There are also safety aspects. It’s well known in regular driving that people make a lot of mistakes and innate human error results in accidents. For professional driving like this people get tired, overconfident and things like that. So, by being able to make it automated and take humans out of the cab and out of the area, then you reduce the impact of any accidents.
You also have more opportunities to make things safer because you can have the vehicle hook up to other vehicles around it and have them talk to each other, coordinate with each other.
Part of the project was also to install cameras and LiDARs on the infrastructure along the road so that the autonomous vehicle has much more information to make things safer, more efficient, and also energy wise, more efficient. An autonomous vehicle can drive in a much more optimal energy saving acceleration pattern then any human can.
What is the current stage of the technology?
At the moment, the project is very much a proof of concept. None of these efficiency gains are really there. Instead of one driver we need two drivers to run it. We need a person in the teleoperations station, but we also have a safety driver in the vehicle at all times as well.
In terms of the sensors and the cost of installing them into vehicle itself, it’s much more expensive than the regular diesel powered trucks that fleets have running around now. It’s still an early stage but for now we have shown that the technology is possible; we now need to resolve all the major issues that we still need to solve.
What are the next steps for the project?
We will start looking at getting more trucks on a route which is normally driven by three or maybe four trucks, so that the whole route can be automated rather than just one part of it.
We are also looking outside of the fixed facility to prove the technology in more complex scenarios as well. Maybe there’s other infrastructure and traffic lights that we have to pay attention to, or roundabouts and the rest of the road network structures. We will try different kinds of trailers to really expand on this to make sure its viable.

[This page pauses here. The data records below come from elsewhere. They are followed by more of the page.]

==> ./design.v <==
`timescale 1ns / 1ps
module ALU(input [31:0] A, input [31:0] B, input [4:0] shift,input [3:0] ALU_op,output reg [31:0] ALU_out,output reg zero,output reg ovfl);
always@(*)
begin
zero = 1'bz;
ovfl = 1'b0;
case(ALU_op)
4'b0000 : {ovfl,ALU_out} = A + B;
4'b0001 : 
begin
ALU_out = A - B;
if (ALU_out== 32'd0)
begin
zero = 1'b1;
end
else
zero= 1'b0;
end
4'b0010 : ALU_out = A & B;   
4'b0011 : ALU_out = A | B;   
4'b0100 : ALU_out = A ^ B;  
4'b0101 : 
begin
    if (A!==B)
        zero = 1'b1;
end
4'b0110 : ALU_out = ~(A | B);  
4'b0111 : 
begin
ALU_out = $signed(A) > $signed(B);  
if (ALU_out)
    zero = 1'b1;
end
4'b1000 : ALU_out = B << shift;  
4'b1001 : ALU_out = B >>> shift;  
4'b1010 : ALU_out = A < B;  
4'b1011 : ALU_out = B << A;  
4'b1100 : 
begin
ALU_out = $signed(A) < $signed(B); 
if (ALU_out)
    zero = 1'b1;
end 
4'b1101 : ALU_out = B >>> A;  
4'b1110 : ALU_out = B >> shift;  
4'b1111 : ALU_out = B >> A;  
default : ALU_out= 32'bz;
endcase
end
endmodule
==> ./run.sh <==
#!/bin/bash
# OpenROAD 26Q1-2900-gdf79404cd8, Yosys 0.63+post, stock flow scripts
make -C /OpenROAD-flow-scripts/flow DESIGN_CONFIG=/design/flow/config.mk WORK_HOME=/design/flow/orfs finish
==> ./config.mk <==
export PLATFORM = sky130hd
export DESIGN_NAME = ALU
export DESIGN_NICKNAME = ALU
export VERILOG_FILES = /design/flow/design.v
export SDC_FILE = /design/flow/constraint.sdc
export NUM_CORES = 4
export LEC_CHECK = 1
export CORE_UTILIZATION = 40
==> ./constraint.sdc <==
current_design ALU

set clk_period 17.1
set clk_io_pct 0.2

create_clock -name clk0 -period $clk_period

set non_clock_inputs [all_inputs -no_clocks]
set_input_delay [expr $clk_period * $clk_io_pct] -clock clk0 $non_clock_inputs
set_output_delay [expr $clk_period * $clk_io_pct] -clock clk0 [all_outputs]
==> ci_impl_report.md <==
## PnR job results

| Metric | Value |
|---|---|
| Status | `finished, final reports clean` |
| IO Count | `107` |
| Hold depth | `5` |
| Static leakage | `5.49 nW` |
| WP data required | `13.68 ns` |
| Stage-log warning count | `96` |
| Hold Vio Cnt, Final | `0` |
| Max FFs per register | `32` |
| Layout cell share with drive strength beyond 1 | `5.50%` |
| Register pins left without a clock | `32` |
| Worst Path Buf+Inv | `3` |
| Antenna violations before repair | `3` |
| Average size of a mapped cell | `6.60 um^2` |
| Worst slew pin tran | `1.00 ns` |
| Setup repair bufs after CTS | `0` |
| Nature of the critical path startpoint | `primary input` |
| DP Worst Slack | `5.17 ns` |
| Post-detailed-route via-to-cell ratio | `6.81` |
| Drc violations | `0` |
| VDD IR-drop max | `0.0154 mV` |
| Row count | `60` |
| Ys async rst share | `0%` |
| RSZ-0062 raised after global routing | `false` |
| Peak Freq | `82.9 MHz` |
| Cts repair resizes | `0` |
| Top Layout Cells | `nand2_1 (245), mux2i_1 (167), a21oi_1 (146)` |
| Yosys reg bits | `32` |
| Endpoint class of the critical path | `primary output` |
| Drt first pass iters | `9` |
| Count of library flops with an enable pin | `0` |
| Slew Limit Fails | `0` |
| Hold EP | `zero` |
| Commonest flop | `dlxtn_1` |
| Number of setup violations in the final report | `0` |
| Crit-path max cell delay | `0.65 ns` |
| Fillers | `2897` |
| Worst min path class | `primary input to primary output` |
| Net Sw Frac | `66.1%` |
| Vias in the first global route | `13000` |
| Routed via count | `14300` |
| Max Cap Viol | `0` |
| Largest net degree at the start of global routing | `49` |
| First-pass GRT wire length | `90800 um` |
| HPWL after DPL | `50400 um` |
| Hold_buf cts | `0` |
| Most numerous logic cell after layout | `nand2_1` |
| GRT Total Usage | `44.1%` |
| CP Launch Point | `A[0]` |
| Setup ws final | `5.04 ns` |
| Worst-path cell chain | `clkdlybuf4s50_1 -> inv_1 -> ha_1 -> fa_1 -> nor3_2 -> o31ai_1 -> a31oi_1 -> a211oi_2 -> o221ai_2 -> xnor2_1 -> or4_1 -> nor4_1 -> o2111ai_1 -> o21ai_1 -> clkdlybuf4s50_1` |
| Top delay family on crit path | `AND-OR/OR-AND gates` |
| GPL Wtd Cong | `1.12` |
| P_sw | `0.318 mW` |
| CP max stage cell | `a211oi_2` |
| Aggregate global routing overflow | `0` |
| Fin crit share | `70.5%` |
| Critical path type | `primary input to primary output` |
| CP dominant cell by count | `clkdlybuf4s50_1` |
| Worst-path fanout max | `6` |
| Combinational gate area | `9910 um^2` |
| Total core area | `27300 um^2` |
| Post-Syn Area | `11200 um^2` |
| Relative slew margins | `31.6%` |
| P per Cell Area | `38.1 nW/um^2` |
| Cell Type Count | `78` |
| WL final | `63300 um` |
| Synth Warn # | `3` |
| Die height | `170 um` |
| CP Data Arrival Time | `8.64 ns` |
| Endpoints left unconstrained | `64` |
| Port buffer count | `107` |
| Chip footprint | `28700 um^2` |
| Yosys stat chip area | `11200 um^2` |
| Period minus WS final | `12.06 ns` |
| Post-route setup TNS | `0 ns` |
| Hold Startpoint | `ALU_op[2]` |
| Total area of sequential cells | `480 um^2` |
| P_int | `0.163 mW` |
| Starting DRC count in detailed routing | `1790` |
| WL/cell | `30.1 um` |
| Die Wd | `170 um` |
| Post-synthesis cell count from yosys | `1701` |
| Synth Instances | `1701` |
| Area Growth Syn to Fin | `12.6%` |
| Pre-Place Util | `41.2%` |
| Detail Route Antenna Nets | `0` |
-- area by class of cell --
class                      count  area share [%]
tap                          372            3.68
inverter                      99            2.94
antenna                        2          0.0396
timing repair buffer         152            11.1
sequential                    32            3.80
multi-input combinational   1443            78.4
-- worst max-delay path by stage --
| stage | end | slack (ns) | cells past startpoint |
|---|---|---|---|
| global route | zero | 4.95 | 15 |
| finish | zero | 5.04 | 15 |
| CTS | zero | 5.14 | 15 |
-- cells in the mapped netlist, types with 9 or more instances --
library cell | number | area (um^2)
o211ai_1 | 21 | 158
a21o_1 | 16 | 120
mux2_2 | 10 | 113
o22ai_1 | 15 | 93.8
nand2_1 | 245 | 920
o2111ai_1 | 9 | 78.8
a2111oi_0 | 9 | 78.8
o21bai_1 | 17 | 128
o31ai_1 | 12 | 90.1
and3_1 | 15 | 93.8
a22oi_1 | 11 | 82.6
a221o_1 | 16 | 160
xnor2_1 | 24 | 210
nor3_1 | 34 | 170
a21oi_1 | 148 | 741
inv_1 | 98 | 368
nand3_1 | 58 | 290
o21ai_0 | 75 | 375
nor2_1 | 144 | 541
nor4_1 | 18 | 113
a31oi_1 | 20 | 125
a221oi_1 | 41 | 359
buf_1 | 15 | 56.3
clkbuf_1 | 79 | 297
dlxtn_1 | 32 | 480
o221ai_1 | 20 | 175
nor2b_1 | 13 | 81.3
ha_1 | 96 | 1200
a211oi_1 | 24 | 180
nand4_1 | 13 | 81.3
mux2i_1 | 170 | 1700
buf_2 | 28 | 140
nand2b_1 | 15 | 93.8
-- per-stage QoR --
stage,hold WS [ns],power (mW),utilization (%),cell area (um^2),instances
final,8.01,0.481,46.4,12600,2100
after global routing,8.06,0.504,46.4,12600,2098
after CTS,8.02,0.462,46.4,12600,2098
after detailed placement,8.02,0.459,46.4,12600,2098
after global placement,8.02,0.462,46.4,12600,2098
after floorplan,7.06,0.291,-,11200,1701
-- routing by layer --
metal	vias up	GRT usage [%]	wire length [um]
li1	6364	-	-
met1	6749	60.3	26000
met2	1000	64.5	26200
met3	176	13.2	7750
met4	4	18.4	3290
met5	-	0	26
-- power by group through the flow --
stage         registers, mW  logic [mW]  clock network [mW]
CTS                 0.00538       0.456                   0
global route        0.00543       0.498                   0
-- kinds of logic after synthesis --
group | synth area share, %
xor gates and xnor gates | 2.34
latches | 4.28
adders and majority gates | 11.1
muxes | 17.8
AOI/OAI and AO/OA | 33.3
buffers and inverters | 8.04
and+or+nand+nor | 23.2
-- worst min-delay path: stages --
cell and delay (ns):
clkdlybuf4s50_1 0.40, buf_4 0.21, nand2_1 0.10, o21ai_1 0.06, clkdlybuf4s50_1 0.39
Power figures rest on the tool's default switching activity, not on a simulated workload.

The next big step is to get the driver completely out of the vehicle and achieve a level four autonomous system solution.
When talking to people about this project what we often see is that there’s this big divide between people who think full autonomy is just around the corner, that there are going to be self-driving cars on the streets everywhere and soon. Then there’s people on the other side, and they say well I don’t see this ever happening, I don’t want a self-driving car and I always want to drive myself.
I think with this project we’re working on it really shows there’s a middle way and transition as well, that there are key areas where autonomy works and is beneficial and is needed. That said, we have to be careful of all the big hypes happening out there.